• **Task to carry out**
Whenever the word "adders" appears in a line of the listing, copy that line.
Provided material Start Marker
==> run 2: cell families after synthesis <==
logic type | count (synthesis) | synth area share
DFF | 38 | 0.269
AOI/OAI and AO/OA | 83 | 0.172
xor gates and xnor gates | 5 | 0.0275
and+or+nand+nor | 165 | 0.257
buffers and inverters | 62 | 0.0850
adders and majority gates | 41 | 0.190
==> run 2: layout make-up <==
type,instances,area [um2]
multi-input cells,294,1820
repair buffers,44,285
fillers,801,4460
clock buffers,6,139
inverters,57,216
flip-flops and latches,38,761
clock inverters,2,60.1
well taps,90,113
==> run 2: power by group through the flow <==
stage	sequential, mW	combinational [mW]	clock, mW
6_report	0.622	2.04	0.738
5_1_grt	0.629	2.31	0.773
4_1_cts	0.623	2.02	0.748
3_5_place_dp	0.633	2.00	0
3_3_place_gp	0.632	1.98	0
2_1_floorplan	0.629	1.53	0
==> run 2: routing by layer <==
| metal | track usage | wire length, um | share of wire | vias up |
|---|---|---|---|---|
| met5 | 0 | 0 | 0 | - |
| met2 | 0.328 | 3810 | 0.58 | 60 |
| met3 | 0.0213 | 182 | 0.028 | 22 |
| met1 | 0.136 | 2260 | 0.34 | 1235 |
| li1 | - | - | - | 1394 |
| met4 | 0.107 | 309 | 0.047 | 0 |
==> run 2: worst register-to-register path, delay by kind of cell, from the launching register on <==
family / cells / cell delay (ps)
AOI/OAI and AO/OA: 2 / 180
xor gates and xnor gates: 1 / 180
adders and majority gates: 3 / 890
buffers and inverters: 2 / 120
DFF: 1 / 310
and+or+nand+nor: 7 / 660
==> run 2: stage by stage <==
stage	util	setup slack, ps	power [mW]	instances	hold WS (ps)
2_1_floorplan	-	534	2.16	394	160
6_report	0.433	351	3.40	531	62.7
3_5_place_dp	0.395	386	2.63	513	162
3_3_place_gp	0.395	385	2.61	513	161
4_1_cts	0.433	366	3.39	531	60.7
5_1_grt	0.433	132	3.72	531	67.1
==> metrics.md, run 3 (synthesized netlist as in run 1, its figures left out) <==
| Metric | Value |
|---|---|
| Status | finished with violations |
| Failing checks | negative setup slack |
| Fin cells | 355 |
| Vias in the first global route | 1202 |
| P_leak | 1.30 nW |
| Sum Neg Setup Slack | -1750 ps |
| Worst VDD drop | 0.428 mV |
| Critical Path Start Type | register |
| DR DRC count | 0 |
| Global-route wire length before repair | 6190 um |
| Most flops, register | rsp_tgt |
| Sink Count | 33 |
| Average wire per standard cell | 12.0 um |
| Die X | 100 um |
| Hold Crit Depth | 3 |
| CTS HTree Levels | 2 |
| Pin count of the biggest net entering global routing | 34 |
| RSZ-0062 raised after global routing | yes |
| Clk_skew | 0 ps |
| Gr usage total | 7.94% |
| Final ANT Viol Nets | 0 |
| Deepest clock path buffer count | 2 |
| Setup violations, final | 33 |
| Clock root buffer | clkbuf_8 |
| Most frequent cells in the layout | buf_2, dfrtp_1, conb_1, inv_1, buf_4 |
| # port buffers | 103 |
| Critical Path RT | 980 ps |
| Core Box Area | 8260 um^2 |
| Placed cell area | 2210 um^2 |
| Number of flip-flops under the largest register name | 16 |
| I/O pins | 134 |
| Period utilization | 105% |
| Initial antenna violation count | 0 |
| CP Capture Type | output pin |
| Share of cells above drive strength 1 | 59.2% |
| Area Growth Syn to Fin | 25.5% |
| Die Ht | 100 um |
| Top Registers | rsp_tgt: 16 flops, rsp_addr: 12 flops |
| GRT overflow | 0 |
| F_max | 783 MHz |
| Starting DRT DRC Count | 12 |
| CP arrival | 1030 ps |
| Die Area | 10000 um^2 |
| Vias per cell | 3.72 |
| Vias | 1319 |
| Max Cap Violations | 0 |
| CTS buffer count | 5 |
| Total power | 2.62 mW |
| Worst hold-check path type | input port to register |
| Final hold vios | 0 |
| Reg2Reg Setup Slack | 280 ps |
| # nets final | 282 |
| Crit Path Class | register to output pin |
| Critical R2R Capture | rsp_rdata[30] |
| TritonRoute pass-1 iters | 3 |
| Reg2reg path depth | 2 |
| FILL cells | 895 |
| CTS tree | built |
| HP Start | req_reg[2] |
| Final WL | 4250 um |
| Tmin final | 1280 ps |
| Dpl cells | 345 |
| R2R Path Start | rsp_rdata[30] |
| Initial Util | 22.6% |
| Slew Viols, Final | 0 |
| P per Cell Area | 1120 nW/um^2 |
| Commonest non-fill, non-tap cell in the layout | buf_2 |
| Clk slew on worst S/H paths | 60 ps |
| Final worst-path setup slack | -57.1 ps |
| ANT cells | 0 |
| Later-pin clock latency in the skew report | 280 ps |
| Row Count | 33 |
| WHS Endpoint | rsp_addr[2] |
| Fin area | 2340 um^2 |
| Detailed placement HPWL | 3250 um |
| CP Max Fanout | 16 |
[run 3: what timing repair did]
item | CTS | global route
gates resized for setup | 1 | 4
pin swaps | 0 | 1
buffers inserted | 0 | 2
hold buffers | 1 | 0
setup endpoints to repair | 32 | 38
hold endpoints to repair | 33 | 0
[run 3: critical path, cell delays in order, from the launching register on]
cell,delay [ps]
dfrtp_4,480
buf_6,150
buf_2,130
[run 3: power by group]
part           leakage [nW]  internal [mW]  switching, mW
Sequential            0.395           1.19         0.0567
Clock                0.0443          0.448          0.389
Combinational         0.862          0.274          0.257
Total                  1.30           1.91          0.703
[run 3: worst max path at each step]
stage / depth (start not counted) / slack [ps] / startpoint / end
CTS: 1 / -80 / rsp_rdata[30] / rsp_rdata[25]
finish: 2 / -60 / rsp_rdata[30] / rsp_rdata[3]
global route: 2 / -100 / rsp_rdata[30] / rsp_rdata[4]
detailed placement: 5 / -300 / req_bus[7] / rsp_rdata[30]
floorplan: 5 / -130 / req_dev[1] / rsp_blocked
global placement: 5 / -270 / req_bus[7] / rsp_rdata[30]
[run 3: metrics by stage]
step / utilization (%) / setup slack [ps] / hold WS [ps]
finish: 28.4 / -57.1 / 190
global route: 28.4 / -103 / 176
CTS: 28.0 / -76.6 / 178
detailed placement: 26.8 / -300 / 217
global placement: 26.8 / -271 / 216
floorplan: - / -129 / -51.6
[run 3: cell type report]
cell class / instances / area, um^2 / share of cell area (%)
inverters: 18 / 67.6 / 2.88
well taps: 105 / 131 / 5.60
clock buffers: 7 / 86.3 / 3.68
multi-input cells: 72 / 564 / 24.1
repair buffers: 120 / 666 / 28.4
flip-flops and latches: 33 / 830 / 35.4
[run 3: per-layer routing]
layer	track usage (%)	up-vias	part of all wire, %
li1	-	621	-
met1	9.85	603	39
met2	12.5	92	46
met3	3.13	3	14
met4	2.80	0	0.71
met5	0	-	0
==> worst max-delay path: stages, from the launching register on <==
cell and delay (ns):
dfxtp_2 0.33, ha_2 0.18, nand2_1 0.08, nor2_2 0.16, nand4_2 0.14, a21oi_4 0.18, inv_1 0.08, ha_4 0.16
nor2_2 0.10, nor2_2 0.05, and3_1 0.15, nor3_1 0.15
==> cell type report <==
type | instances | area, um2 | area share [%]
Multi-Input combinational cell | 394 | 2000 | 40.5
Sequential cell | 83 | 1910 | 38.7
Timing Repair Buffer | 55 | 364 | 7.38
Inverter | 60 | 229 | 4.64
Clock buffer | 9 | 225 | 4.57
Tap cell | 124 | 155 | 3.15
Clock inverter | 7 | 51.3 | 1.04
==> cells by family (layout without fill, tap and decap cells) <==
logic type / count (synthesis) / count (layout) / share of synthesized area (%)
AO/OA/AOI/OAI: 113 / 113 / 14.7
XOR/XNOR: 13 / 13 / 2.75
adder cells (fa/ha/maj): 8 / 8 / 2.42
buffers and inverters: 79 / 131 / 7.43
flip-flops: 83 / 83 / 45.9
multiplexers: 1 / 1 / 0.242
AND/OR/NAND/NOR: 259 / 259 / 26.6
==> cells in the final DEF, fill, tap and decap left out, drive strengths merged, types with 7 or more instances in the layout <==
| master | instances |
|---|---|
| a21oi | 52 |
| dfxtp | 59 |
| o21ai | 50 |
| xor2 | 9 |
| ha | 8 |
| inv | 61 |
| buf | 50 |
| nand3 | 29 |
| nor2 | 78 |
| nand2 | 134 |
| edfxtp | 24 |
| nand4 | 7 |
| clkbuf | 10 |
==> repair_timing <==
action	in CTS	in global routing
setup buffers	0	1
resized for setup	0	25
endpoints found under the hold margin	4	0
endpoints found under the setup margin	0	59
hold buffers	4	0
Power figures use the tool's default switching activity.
## src/rtl/cic_pkg.sv

```systemverilog
// Package: shared constants and address helpers for the cascadable
// interrupt controller. Assumes a 0x40-byte window of 32-bit words.
package cic_pkg;
    localparam int DW     = 32;  // register and bank width
    localparam int AW     = 6;   // byte address width of the window
    localparam int MAXBNK = 2;   // largest supported bank count

    typedef enum logic [1:0] {
        REG_EVENT  = 2'd0,
        REG_ENABLE = 2'd1,
        REG_ACK    = 2'd2,
        REG_LEVEL  = 2'd3
    } reg_sel_e;

    // Address bits [5:4] that select a given bank.
    function automatic logic [1:0] bank_slot(input int b);
        return (b == 0) ? 2'b10 : 2'b01;
    endfunction
endpackage

```

## src/rtl/cic_bank.sv

```systemverilog
// Module: one bank of 32 sources. It registers the inputs, latches
// enabled rising edges on edge sources, and clears them on ack.
// Assumes src_i is synchronous to clk and that en_wr and ack_wr
// come from a decoder that never asserts both at once.
module cic_bank #(
    parameter logic [31:0] LVL_MASK = 32'h0
) (
    input  logic        clk,
    input  logic        rst_n,
    input  logic [31:0] src_i,
    input  logic        en_wr,
    input  logic        ack_wr,
    input  logic [31:0] wdata,
    output logic [31:0] event_o,
    output logic [31:0] enable_o,
    output logic [31:0] level_o,
    output logic        req_o
);
    logic [31:0] in_q, event_q, enable_q;
    logic [31:0] rise_v, new_ev, ack_mask;

    // Rising edges, qualified by enable and edge-type mask.
    always_comb begin
        rise_v   = src_i & ~in_q;
        new_ev   = rise_v & enable_q & ~LVL_MASK;
        ack_mask = ack_wr ? wdata : 32'h0;
    end

    // Input register: one sample of each source per clock.
    always_ff @(posedge clk) begin
        if (!rst_n) in_q <= '0;
        else        in_q <= src_i;
    end

    // Enable register: loaded in full by a write.
    always_ff @(posedge clk) begin
        if (!rst_n)     enable_q <= '0;
        else if (en_wr) enable_q <= wdata;
    end

    // Event register: ack clears first, then a new edge sets again.
    always_ff @(posedge clk) begin
        if (!rst_n) event_q <= '0;
        else        event_q <= (event_q & ~ack_mask) | new_ev;
    end

    assign event_o  = event_q;
    assign enable_o = enable_q;
    assign level_o  = in_q;
    assign req_o    = |((event_q | (in_q & LVL_MASK)) & enable_q);


    en_visible_chk: assert property (@(posedge clk) disable iff (!rst_n)
        en_wr |=> enable_q == $past(wdata));

    ack_clear_chk: assert property (@(posedge clk) disable iff (!rst_n)
        ack_wr |=> (event_q & $past(wdata & ~new_ev)) == 32'h0);

    edge_wins_chk: assert property (@(posedge clk) disable iff (!rst_n)
        ack_wr |=> (event_q & $past(new_ev)) == $past(new_ev));

    no_spurious_chk: assert property (@(posedge clk) disable iff (!rst_n)
        1'b1 |=> (event_q & ~$past(event_q) & ~$past(rise_v & enable_q)) == 32'h0);
endmodule

```

## src/rtl/cic_decode.sv

```systemverilog
// Module: address decode and read mux. It makes per-bank write
// strobes and registers read data one cycle after bus_rd.
// Assumes word-aligned accesses. Anything else is ignored and reads as 0.
module cic_decode
    import cic_pkg::*;
#(
    parameter int NUM_BANKS = 1
) (
    input  logic                     clk,
    input  logic                     rst_n,
    input  logic                     bus_wr,
    input  logic                     bus_rd,
    input  logic [AW-1:0]            bus_addr,
    input  logic [NUM_BANKS-1:0][DW-1:0] ev_i,
    input  logic [NUM_BANKS-1:0][DW-1:0] en_i,
    input  logic [NUM_BANKS-1:0][DW-1:0] lv_i,
    output logic [NUM_BANKS-1:0]     en_wr_o,
    output logic [NUM_BANKS-1:0]     ack_wr_o,
    output logic [DW-1:0]            rdata_o
);
    logic [NUM_BANKS-1:0] hit;
    reg_sel_e             rsel;
    logic [DW-1:0]        rd_mux;

    assign rsel = reg_sel_e'(bus_addr[3:2]);

    // Bank hit decode, one comparator per built bank.
    for (genvar b = 0; b < NUM_BANKS; b++) begin : g_hit
        assign hit[b]      = (bus_addr[5:4] == bank_slot(b)) && (bus_addr[1:0] == 2'b00);
        assign en_wr_o[b]  = bus_wr && hit[b] && (rsel == REG_ENABLE);
        assign ack_wr_o[b] = bus_wr && hit[b] && (rsel == REG_ACK);
    end

    // Read mux over the built banks. Ack and misses read as 0.
    always_comb begin
        rd_mux = '0;
        for (int b = 0; b < NUM_BANKS; b++) begin
            if (hit[b]) begin
                case (rsel)
                    REG_EVENT:  rd_mux = ev_i[b];
                    REG_ENABLE: rd_mux = en_i[b];
                    REG_LEVEL:  rd_mux = lv_i[b];
                    default:    rd_mux = '0;
                endcase
            end
        end
    end

    // Read data register: loaded on each read, held otherwise.
    always_ff @(posedge clk) begin
        if (!rst_n)      rdata_o <= '0;
        else if (bus_rd) rdata_o <= rd_mux;
    end


    one_strobe_chk: assert property (@(posedge clk) disable iff (!rst_n)
        $onehot0({en_wr_o, ack_wr_o}));
endmodule

```

## src/rtl/cascade_irq_ctrl.sv

```systemverilog
// Module: top of the interrupt controller. It builds NUM_BANKS banks
// with fixed level masks and ORs their requests into irq_out.
// Assumes NUM_BANKS is 1 or 2 and that read and write are never both high.
module cascade_irq_ctrl
    import cic_pkg::*;
#(
    parameter int          NUM_BANKS     = 2,
    parameter logic [31:0] LEVEL_MASK_B0 = 32'h1ff0_0000,
    parameter logic [31:0] LEVEL_MASK_B1 = 32'h0000_0000
) (
    input  logic                    clk,
    input  logic                    rst_n,
    input  logic                    bus_wr,
    input  logic                    bus_rd,
    input  logic [5:0]              bus_addr,
    input  logic [31:0]             bus_wdata,
    output logic [31:0]             bus_rdata,
    input  logic [NUM_BANKS*32-1:0] src_in,
    output logic                    irq_out
);
    localparam int NB = (NUM_BANKS > MAXBNK) ? MAXBNK : NUM_BANKS;

    logic [NB-1:0][DW-1:0] ev_w, en_w, lv_w;
    logic [NB-1:0]         en_wr_w, ack_wr_w, req_w;

    cic_decode #(.NUM_BANKS(NB)) dec_i (
        .clk(clk), .rst_n(rst_n), .bus_wr(bus_wr), .bus_rd(bus_rd),
        .bus_addr(bus_addr), .ev_i(ev_w), .en_i(en_w), .lv_i(lv_w),
        .en_wr_o(en_wr_w), .ack_wr_o(ack_wr_w), .rdata_o(bus_rdata)
    );

    // One bank per 32 sources. The mask is picked by bank index.
    for (genvar b = 0; b < NB; b++) begin : g_bank
        cic_bank #(.LVL_MASK((b == 0) ? LEVEL_MASK_B0 : LEVEL_MASK_B1)) bank_i (
            .clk(clk), .rst_n(rst_n), .src_i(src_in[b*32 +: 32]),
            .en_wr(en_wr_w[b]), .ack_wr(ack_wr_w[b]), .wdata(bus_wdata),
            .event_o(ev_w[b]), .enable_o(en_w[b]), .level_o(lv_w[b]),
            .req_o(req_w[b])
        );
    end

    assign irq_out = |req_w;


    irq_quiet_chk: assert property (@(posedge clk) disable iff (!rst_n)
        (en_w == '0) |-> !irq_out);

    rst_quiet_chk: assert property (@(posedge clk)
        !rst_n |=> (bus_rdata == 32'h0) && !irq_out);
endmodule

```
File: src/rtl/vtg_window.sv
module vtg_window #(
  parameter int unsigned W = 16
) (
  input  logic [W-1:0] val_i,
  input  logic [W-1:0] lo_i,
  input  logic [W-1:0] hi_i,
  output logic         in_o
);
  assign in_o = (val_i >= lo_i) && (val_i <= hi_i);
endmodule

File: src/rtl/vtg_pixel.sv
module vtg_pixel #(
  parameter int unsigned PIX_W = 24
) (
  input  logic             den_i,
  input  logic             act_i,
  input  logic             valid_i,
  input  logic [PIX_W-1:0] data_i,
  input  logic [PIX_W-1:0] border_i,
  input  logic [PIX_W-1:0] underflow_i,
  output logic [PIX_W-1:0] pix_o
);
  always_comb begin
    if (!den_i)        pix_o = '0;
    else if (!act_i)   pix_o = border_i;
    else if (valid_i)  pix_o = data_i;
    else               pix_o = underflow_i;
  end
endmodule

File: src/rtl/vtg_top.sv
module vtg_top
  import vtg_pkg::*;
#(
  parameter int unsigned PIX_W  = 24,
  parameter int unsigned FCNT_W = 16
) (
  input  logic              clk_i,
  input  logic              rst_ni,
  input  logic              en_i,
  input  logic [31:0]       hsync_ctl_i,
  input  logic [31:0]       disp_hwin_i,
  input  logic [31:0]       act_hwin_i,
  input  logic [2:0]        ctrl_i,
  input  logic [OFS_W-1:0]  frame_len_i,
  input  logic [OFS_W-1:0]  vs_len_i,
  input  logic [OFS_W-1:0]  disp_vstart_i,
  input  logic [OFS_W-1:0]  disp_vend_i,
  input  logic [OFS_W-1:0]  act_vstart_i,
  input  logic [OFS_W-1:0]  act_vend_i,
  input  logic [OFS_W-1:0]  fetch_pos_i,
  input  logic [2:0]        polarity_i,
  input  logic [PIX_W-1:0]  border_clr_i,
  input  logic [PIX_W-1:0]  underflow_clr_i,
  input  logic [PIX_W-1:0]  pix_data_i,
  input  logic              pix_valid_i,
  output logic              pix_ready_o,
  output logic              hsync_o,
  output logic              vsync_o,
  output logic              den_o,
  output logic              act_o,
  output logic              fetch_o,
  output logic [PIX_W-1:0]  pix_o,
  output logic [FCNT_W-1:0] frame_cnt_o,
  output logic [H_W-1:0]    line_cnt_o
);
  vtg_timing_t raw_cfg, sh_cfg;
  logic run, load;
  logic [OFS_W-1:0] pos;
  logic [H_W-1:0]   hpos;
  logic dh_in, ah_in, dv_in, av_in;
  logic den_raw, act_raw;

  always_comb begin
    raw_cfg.h_period  = hsync_ctl_i[31:16];
    raw_cfg.h_pulse   = hsync_ctl_i[15:0];
    raw_cfg.dh_end    = disp_hwin_i[31:16];
    raw_cfg.dh_start  = disp_hwin_i[15:0];
    raw_cfg.ah_end    = act_hwin_i[31:16];
    raw_cfg.ah_start  = act_hwin_i[15:0];
    raw_cfg.f_len     = frame_len_i;
    raw_cfg.vs_len    = vs_len_i;
    raw_cfg.dv_start  = disp_vstart_i;
    raw_cfg.dv_end    = disp_vend_i;
    raw_cfg.av_start  = act_vstart_i;
    raw_cfg.av_end    = act_vend_i;
    raw_cfg.fetch_pos = fetch_pos_i;
    raw_cfg.ah_en     = ctrl_i[0];
    raw_cfg.av_en     = ctrl_i[1];
    raw_cfg.fetch_en  = ctrl_i[2];
  end

  vtg_shadow u_shadow (
    .clk_i(clk_i), .rst_ni(rst_ni), .load_i(load), .raw_i(raw_cfg), .sh_o(sh_cfg)
  );

  vtg_counters #(.FCNT_W(FCNT_W)) u_cnt (
    .clk_i(clk_i), .rst_ni(rst_ni), .en_i(en_i), .sh_i(sh_cfg),
    .run_o(run), .load_o(load), .pos_o(pos), .h_o(hpos),
    .line_o(line_cnt_o), .frame_o(frame_cnt_o)
  );

  vtg_window #(.W(H_W)) u_dh (
    .val_i(hpos), .lo_i(sh_cfg.dh_start), .hi_i(sh_cfg.dh_end), .in_o(dh_in));
  vtg_window #(.W(H_W)) u_ah (
    .val_i(hpos), .lo_i(sh_cfg.ah_start), .hi_i(sh_cfg.ah_end), .in_o(ah_in));
  vtg_window #(.W(OFS_W)) u_dv (
    .val_i(pos), .lo_i(sh_cfg.dv_start), .hi_i(sh_cfg.dv_end), .in_o(dv_in));
  vtg_window #(.W(OFS_W)) u_av (
    .val_i(pos), .lo_i(sh_cfg.av_start), .hi_i(sh_cfg.av_end), .in_o(av_in));

  assign den_raw = run & dv_in & dh_in;
  assign act_raw = den_raw & (~sh_cfg.ah_en | ah_in) & (~sh_cfg.av_en | av_in);

  assign hsync_o     = (run & (hpos < sh_cfg.h_pulse)) ^ polarity_i[0];
  assign vsync_o     = (run & (pos < sh_cfg.vs_len)) ^ polarity_i[1];
  assign den_o       = den_raw ^ polarity_i[2];
  assign act_o       = act_raw;
  assign pix_ready_o = act_raw;
  assign fetch_o     = run & sh_cfg.fetch_en & (pos == sh_cfg.fetch_pos);

  vtg_pixel #(.PIX_W(PIX_W)) u_pix (
    .den_i(den_raw), .act_i(act_raw), .valid_i(pix_valid_i), .data_i(pix_data_i),
    .border_i(border_clr_i), .underflow_i(underflow_clr_i), .pix_o(pix_o)
  );
endmodule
Provided material End Marker
• **Your solution**
adders and majority gates | 41 | 0.190
adders and majority gates: 3 / 890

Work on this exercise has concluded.